The inherent slowness of CPUs when compared to GPUs for graphical calculations, coupled with the slow networks, make the proposition simply laughable.

Running physics and AI engines in some kind of clustering environment may be possible, but would you really want to sacrifice ping times for free cycles?

Check this story out. It was a matter of time... http://arstechnica.com/news/posts/1084398037.html

qubex
May 15, 2004, 11:23 AM
Impressive and scary, I know. But while liking two graphics accelerators on a single high-speed symmetric bus (notice it uses PCI-Express and not AGP8X, which is asymmetric), doing the same over a relatively slow network, even when running at 1Gbit/sec, is not feasible.

h'biki
May 16, 2004, 08:37 PM
It's about time... Apple really needs this for FCP, as it's totally nailed by Media 100's 844/X, the lack of Qmaster is holding FCP back purely because of the lack of rendering performance.

What I'd like to see is Apple to offer some kind of inbuilt hardware acceleration or an Apple designed Magma style expansion chassis, capable of running multiple processor acceleration cards without the need to buy several PowerMac G5's or Xserves for dedicated editors and motion graphics people.

Then we'd see FCP becomming more popular, and certainly challenging the high end Avid and Media 100 systems.

Its pretty damn popular already and helped killed Media 100.

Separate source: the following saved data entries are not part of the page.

==> 02-06: inputs <==
==> flow/design.v (excerpt) <==
module computing_core(
clk,rst,
load_done,
activate0,
activate1,
activate2,
weight0,
weight1,
weight2,
weight3,
out_psum0,
out_psum1,
out_psum2,
out_psum3,
out_psum_vld
    );
make LEC_CHECK=0 ABC_AREA=1 CAP_MARGIN=20 CORE_MARGIN=2 CORE_UTILIZATION=70 CTS_CLUSTER_SIZE=24 SETUP_SLACK_MARGIN=0.12 SLEW_MARGIN=20 finish   # period 4.14 ns
run.sh (not shown) runs the stock make flow with config.mk's settings and CLKGATE_MAP_FILE=.
==> 02-12: changes against 02-06 <==
- ABC_AREA: 1 -> default
- CORE_UTILIZATION: 70 -> 40
- CTS_CLUSTER_SIZE: 24 -> default
- SETUP_SLACK_MARGIN: 0.12 -> default
==> flow/constraint.sdc (replaced) <==
create_clock -name core_clock -period 6.24 [get_ports {clk}]
set_input_delay 1.2480 -clock core_clock [delete_from_list [all_inputs] [get_ports {clk}]]
set_output_delay 1.2480 -clock core_clock [all_outputs]
set_load 0.01 [all_outputs]
==> qor summary <==
item                                                                              02-12                          02-06
Site Rows                                                                           152                            119
First-pass GRT wire length                                                     269.6 mm                       300.3 mm
Final clock skew                                                             0.02907 ns                     0.02395 ns
Setup repair after global routing missed its margin                                  no                            yes
CP peak stage delay                                                             0.53 ns                        0.55 ns
Total instance count after detailed placement                                      9127                          10810
Hold worst-path end                                       p3.p0.pe0.mult_unit.p_reg1[7]  p1.p0.pe0.mult_unit.p_reg1[7]
Yosys top cell by instances                                                     dfxtp_1                        nand2_1
Reported clock group power                                                      8850 µW                       12400 µW
Reg-to-reg critical path startpoint                        p3.p1.pe2.mult_unit.a_reg[2]   p3.p1.pe2.mult_unit.a_reg[3]
Clk Latency, worst-skew pair                                                    0.78 ns                        0.76 ns
Origin of the worst min-delay path                        p3.p0.pe0.mult_unit.p_reg0[7]  p1.p0.pe0.mult_unit.p_reg0[7]
Reg-to-reg critical path endpoint                         p0.p1.pe2.mult_unit.p_reg0[7]  p1.p1.pe2.mult_unit.p_reg0[7]
Area inside the core boundary                                                0.1719 mm²                     0.1051 mm²
DRC marker count from the first detailed-route iteration                           1867                           4207
Share of the final layout cell area in multi-input gates                         47.91%                         45.63%
Run status                                                               finished clean     complete, but fails checks
Layout check failures                                                                 -           negative setup slack
Net count of the finished layout                                                   8543                          11160
Share of synthesized area spent on multiplexers                                  5.195%                             0%
Power density relative to cell area                                        294.6 mW/mm²                   407.9 mW/mm²
Complex Gates by Area                                                            1.494%                         3.488%


==> inputs of 02-02 <==
==> flow/design.v <==
`timescale 1ns / 1ps
module mult_gen_0(
    CLK,
    A,
    B,
    P
);
input              CLK;
input      [7:0]   A;
input      [7:0]   B;
output     [7:0]   P;
reg [7:0]  a_reg;
reg [7:0]  b_reg;
reg [7:0]  p_reg0;
reg [7:0]  p_reg1;
assign P = p_reg1;
always @(posedge CLK) begin
    a_reg  <= A;
    b_reg  <= B;
    p_reg0 <= a_reg * b_reg;
    p_reg1 <= p_reg0;
end
endmodule
`timescale 1ns / 1ps
module pe(
clk, 
rst,
in_data, 
in_weight, 
in_psum,
in_data_update, 
in_weight_update, 
in_psum_update,
out_psum, 
out_psum_vld
    );
parameter WIDTH             = 8;
parameter PIPELINE_STAGE    = 3;
input                               clk;
input                               rst;
input   [WIDTH - 1 : 0]             in_data;
input   [WIDTH - 1 : 0]             in_weight;
input   [WIDTH - 1 : 0]         in_psum;
input                               in_data_update;
input                               in_weight_update;
input                               in_psum_update;
output  [WIDTH - 1 : 0]         out_psum;
output                              out_psum_vld;
reg     [WIDTH - 1 : 0]             in_data_reg;
reg     [WIDTH - 1 : 0]             in_weight_reg;
reg     [WIDTH - 1 : 0]             in_psum_reg;
wire                                in_update;
wire    [WIDTH - 1 : 0]         out_mult;
reg     [WIDTH - 1 : 0]         in_psum_pipeline        [0 : PIPELINE_STAGE - 1];
reg                                 out_psum_vld_pipeline   [0 : PIPELINE_STAGE];
integer i;
mult_gen_0 mult_unit (
  .CLK(clk),   
  .A(in_data_reg),       
  .B(in_weight_reg),       
  .P(out_mult)       
);
assign in_update = (in_data_update | in_weight_update | in_psum_update);
assign out_psum = in_psum_pipeline[PIPELINE_STAGE-1] + out_mult;
assign out_psum_vld = out_psum_vld_pipeline[PIPELINE_STAGE];
always @(posedge clk) begin
    if(rst) begin
        in_data_reg <= 0;
        in_weight_reg <= 0;
        in_psum_reg <= 0;
    end
    else begin
        if(in_data_update) begin
            in_data_reg <= in_data;
        end
        if(in_weight_update) begin
            in_weight_reg <= in_weight;
        end
        if(in_psum_update) begin
            in_psum_reg <= in_psum;
        end
    end
end
always @(posedge clk) begin
    if(rst) begin
        for(i = 0; i <= PIPELINE_STAGE; i = i + 1) begin: zero_init_out_psum_vld
            out_psum_vld_pipeline[i] <= 0;
        end 
    end
    else begin
        out_psum_vld_pipeline[0] <= in_update;
        for(i = 0; i < PIPELINE_STAGE; i = i + 1) begin: pipeline_stage_out_psum_vld
            out_psum_vld_pipeline[i+1] <= out_psum_vld_pipeline[i];
        end 
    end
end
always @(posedge clk) begin
    if(rst) begin
        for(i = 0; i <= PIPELINE_STAGE - 1; i = i + 1) begin: zero_init_in_psum
            in_psum_pipeline[i] <= 0;
        end 
    end
    else begin
        in_psum_pipeline[0] <= in_psum_reg;
        for(i = 0; i < PIPELINE_STAGE - 1; i = i + 1) begin: pipeline_stage_in_psum
            in_psum_pipeline[i+1] <= in_psum_pipeline[i];
        end 
    end
end
endmodule
`timescale 1ns / 1ps
module pmul(
clk,rst,
in_update,
in_data2,
in_data1,
in_data0,
in_weight2,
in_weight1,
in_weight0,
psum,
psum_vld
    );
    parameter WIDTH = 8;
    input clk;
    input rst;
    input [WIDTH-1:0] in_data2;
    input [WIDTH-1:0] in_data1;
    input [WIDTH-1:0] in_data0;
    input [WIDTH-1:0] in_weight2;
    input [WIDTH-1:0] in_weight1;
    input [WIDTH-1:0] in_weight0;
    input wire        in_update;
    output [WIDTH-1:0]psum;
    output            psum_vld;
    wire [2:0] out_psum_vld;
    wire [WIDTH-1:0] out_psum [0:2];
    assign psum = out_psum[2] + out_psum[1] + out_psum[0];
    assign psum_vld = (out_psum_vld == 3'b111);
    pe pe2( .clk(clk), .rst(rst), 
            .in_data(in_data2), .in_weight(in_weight2), .in_psum(0), 
            .in_data_update(in_update), .in_weight_update(in_update), .in_psum_update(in_update), 
            .out_psum(out_psum[2]), .out_psum_vld(out_psum_vld[2]));
    pe pe1( .clk(clk), .rst(rst), 
            .in_data(in_data1), .in_weight(in_weight1), .in_psum(0), 
            .in_data_update(in_update), .in_weight_update(in_update), .in_psum_update(in_update), 
            .out_psum(out_psum[1]), .out_psum_vld(out_psum_vld[1]));
    pe pe0( .clk(clk), .rst(rst), 
            .in_data(in_data0), .in_weight(in_weight0), .in_psum(0), 
            .in_data_update(in_update), .in_weight_update(in_update), .in_psum_update(in_update), 
            .out_psum(out_psum[0]), .out_psum_vld(out_psum_vld[0]));
endmodule
`timescale 1ns / 1ps
module pcore(
    clk,rst,
    in_update,  
    activate2,
    activate1,
    activate0,
    weight2,
    weight1,
    weight0,
    out_psum,
    out_psum_vld
    );
    parameter WIDTH = 8;
    input wire                      clk,rst,in_update;
    input  wire [3*WIDTH-1:0]       activate2;
    input  wire [3*WIDTH-1:0]       activate1;
    input  wire [3*WIDTH-1:0]       activate0;
    input  wire [3*WIDTH-1:0]       weight2;
    input  wire [3*WIDTH-1:0]       weight1;
    input  wire [3*WIDTH-1:0]       weight0;
    output wire [WIDTH-1:0]         out_psum;
    output wire                     out_psum_vld;
    wire        [WIDTH-1:0]         psum[0:2];
    wire        [2:0]               psum_vld;
    assign out_psum = psum[2] + psum[1] + psum[0];
    assign out_psum_vld = psum_vld[2] & psum_vld[1] & psum_vld[0];
    pmul #(.WIDTH(WIDTH))p2(.clk(clk), .rst(rst), 
         .in_update(in_update), 
         .in_data2(activate2[3*WIDTH-1:2*WIDTH]), .in_data1(activate2[2*WIDTH-1:1*WIDTH]), .in_data0(activate2[1*WIDTH-1:0]), 
         .in_weight2(weight2[3*WIDTH-1:2*WIDTH]), .in_weight1(weight2[2*WIDTH-1:1*WIDTH]), .in_weight0(weight2[1*WIDTH-1:0]), 
         .psum(psum[2]), .psum_vld(psum_vld[2]));
    pmul #(.WIDTH(WIDTH))p1(.clk(clk), .rst(rst), 
         .in_update(in_update), 
         .in_data2(activate1[3*WIDTH-1:2*WIDTH]), .in_data1(activate1[2*WIDTH-1:1*WIDTH]), .in_data0(activate1[1*WIDTH-1:0]), 
         .in_weight2(weight1[3*WIDTH-1:2*WIDTH]), .in_weight1(weight1[2*WIDTH-1:1*WIDTH]), .in_weight0(weight1[1*WIDTH-1:0]), 
         .psum(psum[1]), .psum_vld(psum_vld[1]));
    pmul #(.WIDTH(WIDTH))p0(.clk(clk), .rst(rst), 
         .in_update(in_update), 
         .in_data2(activate0[3*WIDTH-1:2*WIDTH]), .in_data1(activate0[2*WIDTH-1:1*WIDTH]), .in_data0(activate0[1*WIDTH-1:0]), 
         .in_weight2(weight0[3*WIDTH-1:2*WIDTH]), .in_weight1(weight0[2*WIDTH-1:1*WIDTH]), .in_weight0(weight0[1*WIDTH-1:0]), 
         .psum(psum[0]), .psum_vld(psum_vld[0]));
endmodule
`timescale 1ns / 1ps
module computing_core(
clk,rst,
load_done,
activate0,
activate1,
activate2,
weight0,
weight1,
weight2,
weight3,
out_psum0,
out_psum1,
out_psum2,
out_psum3,
out_psum_vld
    );
    parameter WIDTH = 8;
    input  wire                 clk,rst,load_done;
    input  wire  [9*WIDTH-1:0]   weight0,weight1,weight2,weight3;
    input  wire [3*WIDTH-1:0]   activate0;
    input  wire [3*WIDTH-1:0]   activate1;
    input  wire [3*WIDTH-1:0]   activate2;
    output wire [WIDTH-1:0]     out_psum0;
    output wire [WIDTH-1:0]     out_psum1;
    output wire [WIDTH-1:0]     out_psum2;
    output wire [WIDTH-1:0]     out_psum3;
    output wire                 out_psum_vld;
    wire [3:0]      psum_vld;
    assign out_psum_vld = psum_vld[0] & psum_vld[1] & psum_vld[2] & psum_vld[3];
    pcore #(.WIDTH(WIDTH))p0(.clk(clk), .rst(rst), .in_update(load_done),
            .activate2(activate0),
            .activate1(activate1),
            .activate0(activate2),
            .weight2({weight0[64+:8], weight0[56+:8], weight0[48+:8]}),
            .weight1({weight0[40+:8], weight0[32+:8], weight0[24+:8]}),
            .weight0({weight0[16+:8], weight0[8+:8],  weight0[0+:8]}),
            .out_psum(out_psum0), .out_psum_vld(psum_vld[0]));
    pcore #(.WIDTH(WIDTH))p1(.clk(clk), .rst(rst), .in_update(load_done),
            .activate2(activate0),
            .activate1(activate1),
            .activate0(activate2),
            .weight2({weight1[64+:8], weight1[56+:8], weight1[48+:8]}),
            .weight1({weight1[40+:8], weight1[32+:8], weight1[24+:8]}),
            .weight0({weight1[16+:8], weight1[8+:8] , weight1[0+:8]}),
            .out_psum(out_psum1), .out_psum_vld(psum_vld[1]));
    pcore #(.WIDTH(WIDTH))p2(.clk(clk), .rst(rst), .in_update(load_done),
            .activate2(activate0),
            .activate1(activate1),
            .activate0(activate2),
            .weight2({weight2[64+:8], weight2[56+:8], weight2[48+:8]}),
            .weight1({weight2[40+:8], weight2[32+:8], weight2[24+:8]}),
            .weight0({weight2[16+:8], weight2[8+:8] , weight2[0+:8]}),
            .out_psum(out_psum2), .out_psum_vld(psum_vld[2]));
    pcore #(.WIDTH(WIDTH))p3(.clk(clk), .rst(rst), .in_update(load_done),
            .activate2(activate0),
            .activate1(activate1),
            .activate0(activate2),
            .weight2({weight3[64+:8], weight3[56+:8], weight3[48+:8]}),
            .weight1({weight3[40+:8], weight3[32+:8], weight3[24+:8]}),
            .weight0({weight3[16+:8], weight3[8+:8] , weight3[0+:8]}),
            .out_psum(out_psum3), .out_psum_vld(psum_vld[3]));
endmodule
==> flow/run.sh <==
#!/bin/bash
# the make line also repeats each setting of config.mk as NAME=value (left out here)
make -C /OpenROAD-flow-scripts/flow DESIGN_CONFIG=/design/flow/config.mk WORK_HOME=/design/flow/orfs CLKGATE_MAP_FILE= finish
==> flow/config.mk <==
export PLATFORM = sky130hd
export DESIGN_NAME = computing_core
export DESIGN_NICKNAME = computing_core
export VERILOG_FILES = /design/flow/design.v
export SDC_FILE = /design/flow/constraint.sdc
export NUM_CORES = 4
export LEC_CHECK = 0
export CAP_MARGIN = 20
export CELL_PAD_IN_SITES_DETAIL_PLACEMENT = 2
export CORE_MARGIN = 2
export CORE_UTILIZATION = 40
export CTS_CLUSTER_SIZE = 46
export GPL_ROUTABILITY_DRIVEN = 0
export GPL_TIMING_DRIVEN = 0
export HOLD_SLACK_MARGIN = 0.02
export MAX_ROUTING_LAYER = met5
export MIN_ROUTING_LAYER = met2
export SETUP_SLACK_MARGIN = -0.22
export SLEW_MARGIN = 20
==> flow/constraint.sdc <==
create_clock -name core_clock -period 5.27 [get_ports {clk}]
set_input_delay 1.0540 -clock core_clock [delete_from_list [all_inputs] [get_ports {clk}]]
set_output_delay 1.0540 -clock core_clock [all_outputs]
set_load 0.01 [all_outputs]
==> inputs of 05-21, as changes to 02-02 <==
Settings changed: ABC_AREA set to 0, CAP_MARGIN 20 to 0, CELL_PAD_IN_SITES_DETAIL_PLACEMENT 2 to unset, CORE_ASPECT_RATIO set to 0.82, CORE_UTILIZATION 40 to 72, CTS_CLUSTER_SIZE 46 to 44, GPL_ROUTABILITY_DRIVEN 0 to unset, GPL_TIMING_DRIVEN 0 to unset, HOLD_SLACK_MARGIN 0.02 to unset, MAX_ROUTING_LAYER met5 to unset, MIN_ROUTING_LAYER met2 to unset, PLACE_DENSITY_LB_ADDON set to 0.01, SETUP_SLACK_MARGIN -0.22 to 1.8.
==> flow/constraint.sdc (replaced) <==
create_clock -name core_clock -period 6.25 [get_ports {clk}]
set_input_delay 1.2500 -clock core_clock [delete_from_list [all_inputs] [get_ports {clk}]]
set_output_delay 1.2500 -clock core_clock [all_outputs]
set_load 0.01 [all_outputs]
==> ci_impl_report.md <==
### Flow metrics

| Metric | Value |
|---|---|
| Outcome | timing/DRC/antenna clean |
| Total grt overflow | 0 |
| Fp util | 72.3% |
| Worst slack after detailed placement | 574 ps |
| Horizontal die dimension | 347 microns |
| Die footprint | 0.0988 sq mm |
| Global routing usage on met2 | 54.1% |
| Total CTS buffers | 117 |
| Grt peak-use layer | met2 |
| Placed instance area | 0.0742 sq mm |
| Total track usage | 34.0% |
| GR Util met1 | 46.1% |
| Core Region | 0.0959 sq mm |
| Fraction of met3 tracks used by global routing | 6.40% |
| Placed insts | 8066 |
Source of the figures above: 05-21

==> ci_impl_report.md <==
## Implementation flow summary

| Metric | Value |
|---|---|
| Global routing usage on met2 | 79.7% |
| Grt peak-use layer | met3 |
| Die footprint | 0.177 sq mm |
| Placed insts | 9286 |
| Total track usage | 76.6% |
| Total grt overflow | 555 |
| Total CTS buffers | 147 |
| Fp util | 40.3% |
| Fraction of met3 tracks used by global routing | 80.8% |
| Stage reached | 5_1_grt |
| GR Util met1 | 0% |
| First Error | [ERROR GRT-0232] Routing congestion too high. Check the congestion heatmap in the GUI. |
| Outcome | aborted with a tool error |
| Worst slack after detailed placement | -735 ps |
Source of the figures above: 02-02

Power and IR drop assume default switching activity.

I don't think a hardware accelerator is going to be cost effective for Apple. Expensive R&D, very limited market, catered to by a number of third parties. A scalable render architecture based purely on your mac boxes will appeal a lot more to post houses I think -- because the benefit of a clustered render farm extends to multiple editors and not just whoever is 'senior' enough to get the accelerated machine.

Lotring
May 28, 2004, 08:19 AM
I'm on Lightwave and there is a distributed rendering system that comes with it - but its a pain to set up.

How does Qmaster work?

D


Lightwave has a program called "Screamernet" built into it and I set it up to work with 20 computers in a lab. there are tutorials everywhere online, give it a google search sometime. the render times are drastically cut especially when you render scenes with 1000 frames or more in which there are particle emitters and lots of surfaces. goodluck with getting it to work.